Thursday, June 5, 2014

TBT Camu-The Plague

My Junior year in High School, Mrs Dietsch gave us a list of the 100 books you should read before going to college.  Yes I'm a nerd so I read them all. (and an only child who didn't get my license until I was 17, and didn't have friends in the neighborhood because I went to a parochial school miles away from home, and lived with my grandparents, and... well yeah, a nerd)

One of the oddest and most memorable was Albert Camus' The Plague.  One of the problems with reading 100 books in a year is that you don't have time to absorb and remember the details of all of them.  (That and having read it 30+ years ago) While I don't remember all the details or even characters of The Plague, I do remember the sensation and feelings I got when reading it.  It was weird, and wonderful, and so dramatically deep and profound (as only metaphorical existentialism can be to a 16 year old girl)   I wasn't sure what all of it meant, but I knew it was important that I try to figure it out.

It was where I was introduced to the concept of  Absurdism.  Trying to seek out the meaning of life only to find that it is not possible to do so.  I remember having long conversations about the meaning of  life, was it possible to know, was it the same for everyone, are we suppose to know, does that definition exist, change, develop, and on and on.  One felt so smart even contemplating those things.  Of course it was even better when discussed under the influence... (wait what?  hey kids I mean this was WAY after High School, and the drinking age was 18 for my friends, who may have legally drank once or twice, not me of course...oh never mind there's no way my kids are reading this anyway)
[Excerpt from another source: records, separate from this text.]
--- src/rtl/or_16_way.sv ---
// 16-input OR reduction; output is high when any input bit is set.
module or_16_way (
  input  logic [15:0] in,
  output logic        out
);

  assign out = |in;

endmodule

--- src/rtl/alu_pipe_stage.sv ---
// Two-stage pipelined Hack ALU with valid/ready handshakes on both sides.
// Stage 1 holds preprocessed operands; stage 2 is the registered output
// (out/zr/ng and, when ALU_OVF_FLAG_EN is defined, ov).
//
// Handshake: a word transfers on a rising clk edge where valid && ready are
// both high; the producer keeps its word stable until it transfers, and ready
// never depends combinationally on valid of the same interface.
module alu_pipe_stage
  import alu_pkg::*;
#(
  parameter int              WIDTH     = 16,
  parameter logic [WIDTH-1:0] RESET_OUT = '0
) (
  input  logic             clk,
  input  logic             rst,
  input  logic             in_valid,
  output logic             in_ready,
  input  logic [WIDTH-1:0] x,
  input  logic [WIDTH-1:0] y,
  input  logic [5:0]       ctrl,
  output logic             out_valid,
  input  logic             out_ready,
  output logic [WIDTH-1:0] out,
  output logic             zr,
  output logic             ng
`ifdef ALU_OVF_FLAG_EN
  ,
  output logic             ov
`endif
);

  // or_16_way is fixed-width, so no other datapath width can work
  generate
    if (WIDTH != WORD_W) begin : g_width_check
      $error("alu_pipe_stage: WIDTH must be 16");
    end
  endgenerate

  // ---------------------------------------------------------------------
  // Handshake / advance control
  // ---------------------------------------------------------------------
  logic     s1_valid_q, s1_valid_d;
  logic     s2_valid_q, s2_valid_d;
  s1_word_t s1_q, s1_d;
  logic     s2_adv, s1_adv, in_acc;

  // Stage 2 can take a word when empty or when its word leaves this cycle
  always_comb begin
    s2_adv   = !s2_valid_q || out_ready;
    s1_adv   = s1_valid_q && s2_adv;
    in_ready = !rst && (!s1_valid_q || s2_adv);
    in_acc   = in_valid && in_ready;
  end

  // ---------------------------------------------------------------------
  // Stage 1: operand preprocessing in front of the register
  // ---------------------------------------------------------------------
  logic [WORD_W-1:0] x_pre, y_pre;

  alu_pre u_pre_x (
    .a   (x),
    .z   (ctrl[CTRL_ZX]),
    .n   (ctrl[CTRL_NX]),
    .a_o (x_pre)
  );

  alu_pre u_pre_y (
    .a   (y),
    .z   (ctrl[CTRL_ZY]),
    .n   (ctrl[CTRL_NY]),
    .a_o (y_pre)
  );

  // Stage 1 loads on accept, empties when its word moves into stage 2
  always_comb begin
    s1_valid_d = s1_valid_q;
    s1_d       = s1_q;
    if (in_acc) begin
      s1_valid_d = 1'b1;
      s1_d.x     = x_pre;
      s1_d.y     = y_pre;
      s1_d.f     = ctrl[CTRL_F];
      s1_d.no    = ctrl[CTRL_NO];
    end else if (s1_adv) begin
      s1_valid_d = 1'b0;
    end
  end

  // Stage 1 registers
  always_ff @(posedge clk or posedge rst) begin
    if (rst) begin
      s1_valid_q <= 1'b0;
      s1_q       <= '0;
    end else begin
      s1_valid_q <= s1_valid_d;
      s1_q       <= s1_d;
    end
  end

  // ---------------------------------------------------------------------
  // Stage 2: function, output negation and flags
  // ---------------------------------------------------------------------
  logic [WORD_W-1:0] sum, r_fn, r;
  logic              r_any;
  logic [WORD_W-1:0] out_q, out_d;
  logic              zr_q, zr_d;
  logic              ng_q, ng_d;

  // Add drops the carry; no inverts after the function is applied
  always_comb begin
    sum  = s1_q.x + s1_q.y;
    r_fn = s1_q.f ? sum : (s1_q.x & s1_q.y);
    r    = s1_q.no ? ~r_fn : r_fn;
  end

  or_16_way u_zr (
    .in  (r),
    .out (r_any)
  );

`ifdef ALU_OVF_FLAG_EN
  logic ov_q, ov_d;
  logic ov_raw;

  // Overflow is judged on the raw sum, before the no inversion
  always_comb begin
    ov_raw = s1_q.f && add_ovf(s1_q.x[WORD_W-1], s1_q.y[WORD_W-1], sum[WORD_W-1]);
  end
`endif

  // Output stage loads only when it may advance; otherwise it holds
  always_comb begin
    s2_valid_d = s2_valid_q;
    out_d      = out_q;
    zr_d       = zr_q;
    ng_d       = ng_q;
`ifdef ALU_OVF_FLAG_EN
    ov_d       = ov_q;
`endif
    if (s2_adv) begin
      s2_valid_d = s1_valid_q;
      if (s1_valid_q) begin
        out_d = r;
        zr_d  = ~r_any;
        ng_d  = r[WORD_W-1];
`ifdef ALU_OVF_FLAG_EN
        ov_d  = ov_raw;
`endif
      end
    end
  end

  // Output stage registers
  always_ff @(posedge clk or posedge rst) begin
    if (rst) begin
      s2_valid_q <= 1'b0;
      out_q      <= RESET_OUT;
      zr_q       <= 1'b0;
      ng_q       <= 1'b0;
`ifdef ALU_OVF_FLAG_EN
      ov_q       <= 1'b0;
`endif
    end else begin
      s2_valid_q <= s2_valid_d;
      out_q      <= out_d;
      zr_q       <= zr_d;
      ng_q       <= ng_d;
`ifdef ALU_OVF_FLAG_EN
      ov_q       <= ov_d;
`endif
    end
  end

  assign out_valid = s2_valid_q;
  assign out       = out_q;
  assign zr        = zr_q;
  assign ng        = ng_q;
`ifdef ALU_OVF_FLAG_EN
  assign ov        = ov_q;
`endif

endmodule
The Plague is set in the 1940s and poses the questions of immortality, fear, self preservation, loyalty etc It forces you to reflect what you would become if you were quarantined in your city with death an imminent threat.  The characters react in predictable ways as human nature tends to steer us towards heroism, recklessness, survival or whatever it is which makes us what we are.

A few years ago I realized that I don't sit around and have deep thoughts anymore.  Is it because I am not reading that which is thought provoking; or because I think I have figured it all out; or maybe that trying to figure it out is just too exhausting?  Perhaps we get to a place where we accept that the meaning of life is unfolding as we go, or we have a glass of wine and just really don't care that much!